Duralee Fabrics in Bay Shore, which sells high-end fabrics to...

Duralee Fabrics in Bay Shore, which sells high-end fabrics to interior decorators worldwide, will be moving 64 jobs to its offices in North Carolina and downsizing its Bay Shore operations. Credit: Danielle Finkelstein

Duralee Fabrics Ltd., a former Manhattan garment district company that relocated to Long Island in the early 1960s, is moving 64 jobs to North Carolina, according to an executive and a state regulatory filing.

After the move, 60 employees will remain at the headquarters operation of the Bay Shore-based company, which distributes fabrics to high-end interior designers worldwide, said Lee Silberman, a Duralee executive vice president and co-owner. The company also has five employees at a Syosset showroom, one of 13 around the country.

The company is relocating 50 warehousing and fabric-sampling jobs and 14 administrative positions to Morganton, North Carolina, where Duralee has about 100 employees in a warehousing and furniture-manufacturing operation. The fabric-sampling operation sends out samples to interior designers.

All those Long Island employees have been offered jobs in North Carolina, and about eight have accepted so far, Silberman said.
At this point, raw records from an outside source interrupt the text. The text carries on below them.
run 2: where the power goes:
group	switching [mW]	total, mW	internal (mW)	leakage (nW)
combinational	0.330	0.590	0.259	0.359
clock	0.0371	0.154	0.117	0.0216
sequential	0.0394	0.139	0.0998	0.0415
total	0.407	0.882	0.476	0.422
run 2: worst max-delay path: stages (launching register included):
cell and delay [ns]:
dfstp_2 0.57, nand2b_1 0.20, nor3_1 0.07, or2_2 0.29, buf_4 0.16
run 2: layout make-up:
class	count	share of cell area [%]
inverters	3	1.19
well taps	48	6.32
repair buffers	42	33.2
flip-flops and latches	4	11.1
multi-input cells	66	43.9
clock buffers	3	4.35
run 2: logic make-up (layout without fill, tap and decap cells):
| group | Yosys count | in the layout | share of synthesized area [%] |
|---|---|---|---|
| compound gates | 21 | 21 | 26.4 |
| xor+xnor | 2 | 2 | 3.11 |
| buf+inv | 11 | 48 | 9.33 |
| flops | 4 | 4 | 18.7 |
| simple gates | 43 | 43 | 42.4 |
[config.mk]
export PLATFORM = sky130hd
export DESIGN_NAME = keypad_entry
export DESIGN_NICKNAME = d
export VERILOG_FILES = /design/src/rtl/keypad_pkg.sv /design/src/rtl/keypad_entry_scan.sv /design/src/rtl/keypad_entry.sv
export SDC_FILE = /design/constraint.sdc
export NUM_CORES = 1
export LEC_CHECK = 0
export CORE_UTILIZATION = 55
export DETAILED_ROUTE_END_ITERATION = 7
export PLACE_DENSITY = 0.78
export SLEW_MARGIN = 20
export SYNTH_ARGS = -nofsm -noshare
export SYNTH_HDL_FRONTEND = slang
export SYNTH_HIERARCHICAL = 1
export SYNTH_SLANG_ARGS = --single-unit
export TNS_END_PERCENT = 1
[constraint.sdc]
create_clock -name clk -period 10.4 [get_ports clk]
set_input_delay 2.08 -clock clk [delete_from_list [all_inputs] [get_ports clk]]
set_output_delay 2.08 -clock clk [all_outputs]
set_load 0.01 [all_outputs]
[src/rtl/keypad_pkg.sv]
// Shared types and constants for the hex keypad entry block.
package keypad_pkg;

  // Scan frame classification
  typedef enum logic [1:0] {
    CLS_NONE  = 2'd0,
    CLS_KEY   = 2'd1,
    CLS_MULTI = 2'd2
  } key_cls_e;

  // Frame class plus key code; code is zero unless cls is CLS_KEY
  typedef struct packed {
    key_cls_e   cls;
    logic [3:0] code;
  } key_class_t;

  localparam key_class_t CLASS_NONE = '{cls: CLS_NONE, code: 4'h0};

  // Command keys
  localparam logic [3:0] KEY_CLEAR = 4'hC;
  localparam logic [3:0] KEY_MODE  = 4'hD;
  localparam logic [3:0] KEY_SET   = 4'hE;
  localparam logic [3:0] KEY_START = 4'hF;

  // Key legend indexed by row*4+col
  localparam logic [0:15][3:0] KEY_MAP = {
    4'h1, 4'h2, 4'h3, 4'hA,
    4'h4, 4'h5, 4'h6, 4'hB,
    4'h7, 4'h8, 4'h9, 4'hC,
    4'h0, 4'hF, 4'hE, 4'hD
  };

endpackage

[src/rtl/keypad_entry_scan.sv]
// Column scanner: row synchronizer, column drive, dwell timing and frame capture.
module keypad_entry_scan #(
  parameter int unsigned SCAN_DIV = 100000
) (
  input  logic            clk,
  input  logic            rst,
  input  logic [3:0]      row,
  output logic [3:0]      col,
  output logic [3:0][3:0] frame,
  output logic            frame_done
);

  localparam int unsigned DW = (SCAN_DIV > 1) ? $clog2(SCAN_DIV) : 1;
  localparam logic [DW-1:0] LAST = DW'(SCAN_DIV - 1);

  logic [3:0]    row_meta;
  logic [3:0]    row_sync;
  logic [1:0]    col_idx;
  logic [DW-1:0] dwell;

  // Two-flop synchronizer on the pulled-up row lines (idle high)
  always_ff @(posedge clk) begin
    if (rst) begin
      row_meta <= 4'hF;
      row_sync <= 4'hF;
    end else begin
      row_meta <= row;
      row_sync <= row_meta;
    end
  end

  // Dwell on each column, capture pressed rows at the end, then rotate
  always_ff @(posedge clk) begin
    if (rst) begin
      col_idx    <= 2'd0;
      col        <= 4'b1110;
      dwell      <= '0;
      frame      <= '0;
      frame_done <= 1'b0;
    end else begin
      frame_done <= 1'b0;
      if (dwell == LAST) begin
        dwell          <= '0;
        frame[col_idx] <= ~row_sync;
        col_idx        <= col_idx + 2'd1;
        col            <= {col[2:0], col[3]};
        frame_done     <= (col_idx == 2'd3);
      end else begin
        dwell <= dwell + DW'(1);
      end
    end
  end

endmodule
Those who don't relocate will be laid off.

"It's a sad state of affairs, but the difference in costs operationally, we can't ignore," Silberman said.

He said the remaining employees work in the company's executive offices, information technology, marketing, purchasing and credit and collection.

The company is also selling its 75,000-square-foot building in Bay Shore and is looking for a new, considerably smaller Long Island location of 10,000 square feet to 12,000 square feet, Silberman said.

Aurora Benitez, an employee at Duralee Fabrics in Bay Shore,...

Aurora Benitez, an employee at Duralee Fabrics in Bay Shore, organizes sample fabrics, Friday, April 3, 2015. Credit: Danielle Finkelstein

Duralee was founded in 1952 in the Garment District, he said. It moved to Hicksville in the 1960s, and then moved east to Bay Shore in 1970.